→ **TASK DESCRIPTION**: A verbatim reproduction of the lines below, from the line containing "set_input_delay 1.0000 -clock" through the line containing "set_load 0.01 [all_outputs]", both ends included, is the whole required output.

→ **EXCERPTED RECORDS**:
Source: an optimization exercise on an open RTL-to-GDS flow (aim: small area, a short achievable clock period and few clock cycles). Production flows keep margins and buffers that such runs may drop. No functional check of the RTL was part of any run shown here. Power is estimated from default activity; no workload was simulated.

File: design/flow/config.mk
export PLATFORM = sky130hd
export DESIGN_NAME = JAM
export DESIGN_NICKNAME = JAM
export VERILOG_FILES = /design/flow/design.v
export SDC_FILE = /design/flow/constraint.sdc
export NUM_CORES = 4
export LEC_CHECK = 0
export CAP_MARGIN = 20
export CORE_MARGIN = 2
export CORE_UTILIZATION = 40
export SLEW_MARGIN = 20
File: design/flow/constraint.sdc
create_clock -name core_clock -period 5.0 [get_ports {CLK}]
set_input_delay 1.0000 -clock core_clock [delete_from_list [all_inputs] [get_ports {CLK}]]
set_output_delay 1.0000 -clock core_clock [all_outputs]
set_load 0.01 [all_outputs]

==

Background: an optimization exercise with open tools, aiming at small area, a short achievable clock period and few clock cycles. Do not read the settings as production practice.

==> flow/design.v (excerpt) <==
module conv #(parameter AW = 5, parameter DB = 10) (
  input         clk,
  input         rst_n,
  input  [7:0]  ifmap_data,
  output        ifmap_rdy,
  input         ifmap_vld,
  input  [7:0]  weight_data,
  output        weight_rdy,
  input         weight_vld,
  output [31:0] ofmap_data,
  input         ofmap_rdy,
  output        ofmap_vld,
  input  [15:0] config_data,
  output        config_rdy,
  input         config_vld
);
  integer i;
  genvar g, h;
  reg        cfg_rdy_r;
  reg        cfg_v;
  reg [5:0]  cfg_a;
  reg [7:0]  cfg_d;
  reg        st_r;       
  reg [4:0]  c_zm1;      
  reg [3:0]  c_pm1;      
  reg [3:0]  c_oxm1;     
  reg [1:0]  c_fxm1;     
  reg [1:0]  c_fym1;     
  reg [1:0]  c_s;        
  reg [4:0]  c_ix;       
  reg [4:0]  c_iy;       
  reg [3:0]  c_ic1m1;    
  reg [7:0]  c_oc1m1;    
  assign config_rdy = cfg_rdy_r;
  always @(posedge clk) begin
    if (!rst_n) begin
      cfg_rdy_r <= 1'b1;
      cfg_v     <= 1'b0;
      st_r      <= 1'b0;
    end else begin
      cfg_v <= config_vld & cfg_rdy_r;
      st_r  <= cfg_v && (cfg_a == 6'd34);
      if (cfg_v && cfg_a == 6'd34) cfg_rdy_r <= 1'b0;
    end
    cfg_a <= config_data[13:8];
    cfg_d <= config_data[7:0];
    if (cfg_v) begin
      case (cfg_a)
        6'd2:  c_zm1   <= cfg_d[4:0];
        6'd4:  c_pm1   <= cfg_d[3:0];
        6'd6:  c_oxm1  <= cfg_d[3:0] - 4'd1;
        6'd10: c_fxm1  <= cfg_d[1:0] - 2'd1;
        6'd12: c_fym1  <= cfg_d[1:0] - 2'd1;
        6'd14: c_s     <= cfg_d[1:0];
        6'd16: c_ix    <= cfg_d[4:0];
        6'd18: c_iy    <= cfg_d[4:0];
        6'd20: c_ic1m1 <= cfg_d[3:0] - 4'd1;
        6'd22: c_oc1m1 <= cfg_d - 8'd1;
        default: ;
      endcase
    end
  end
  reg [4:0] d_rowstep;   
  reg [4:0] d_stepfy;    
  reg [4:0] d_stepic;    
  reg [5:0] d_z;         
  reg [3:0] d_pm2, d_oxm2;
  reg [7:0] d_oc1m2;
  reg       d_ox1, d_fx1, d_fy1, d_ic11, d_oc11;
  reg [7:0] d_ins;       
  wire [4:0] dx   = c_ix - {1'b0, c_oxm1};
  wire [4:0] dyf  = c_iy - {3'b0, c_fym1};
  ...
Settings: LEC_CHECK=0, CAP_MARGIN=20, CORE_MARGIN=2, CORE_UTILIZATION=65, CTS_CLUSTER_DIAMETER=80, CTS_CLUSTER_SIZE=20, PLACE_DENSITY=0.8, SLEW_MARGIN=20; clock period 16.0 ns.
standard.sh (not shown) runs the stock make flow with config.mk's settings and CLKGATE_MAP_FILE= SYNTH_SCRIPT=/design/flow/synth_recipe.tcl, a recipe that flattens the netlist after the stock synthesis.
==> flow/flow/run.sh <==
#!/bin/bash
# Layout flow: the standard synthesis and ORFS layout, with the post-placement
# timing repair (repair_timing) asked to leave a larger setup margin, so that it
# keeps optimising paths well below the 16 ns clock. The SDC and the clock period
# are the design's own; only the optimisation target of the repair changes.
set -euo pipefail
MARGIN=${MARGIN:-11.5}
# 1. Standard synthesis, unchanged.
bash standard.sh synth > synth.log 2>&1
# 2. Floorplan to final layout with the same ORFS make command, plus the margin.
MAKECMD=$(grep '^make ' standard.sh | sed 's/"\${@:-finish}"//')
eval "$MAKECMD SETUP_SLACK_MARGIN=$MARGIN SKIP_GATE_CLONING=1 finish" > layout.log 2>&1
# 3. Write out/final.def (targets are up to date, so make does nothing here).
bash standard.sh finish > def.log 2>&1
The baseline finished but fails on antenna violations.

→ **ANSWER TO THE PROBLEM**:
set_input_delay 1.0000 -clock core_clock [delete_from_list [all_inputs] [get_ports {CLK}]]
set_output_delay 1.0000 -clock core_clock [all_outputs]
set_load 0.01 [all_outputs]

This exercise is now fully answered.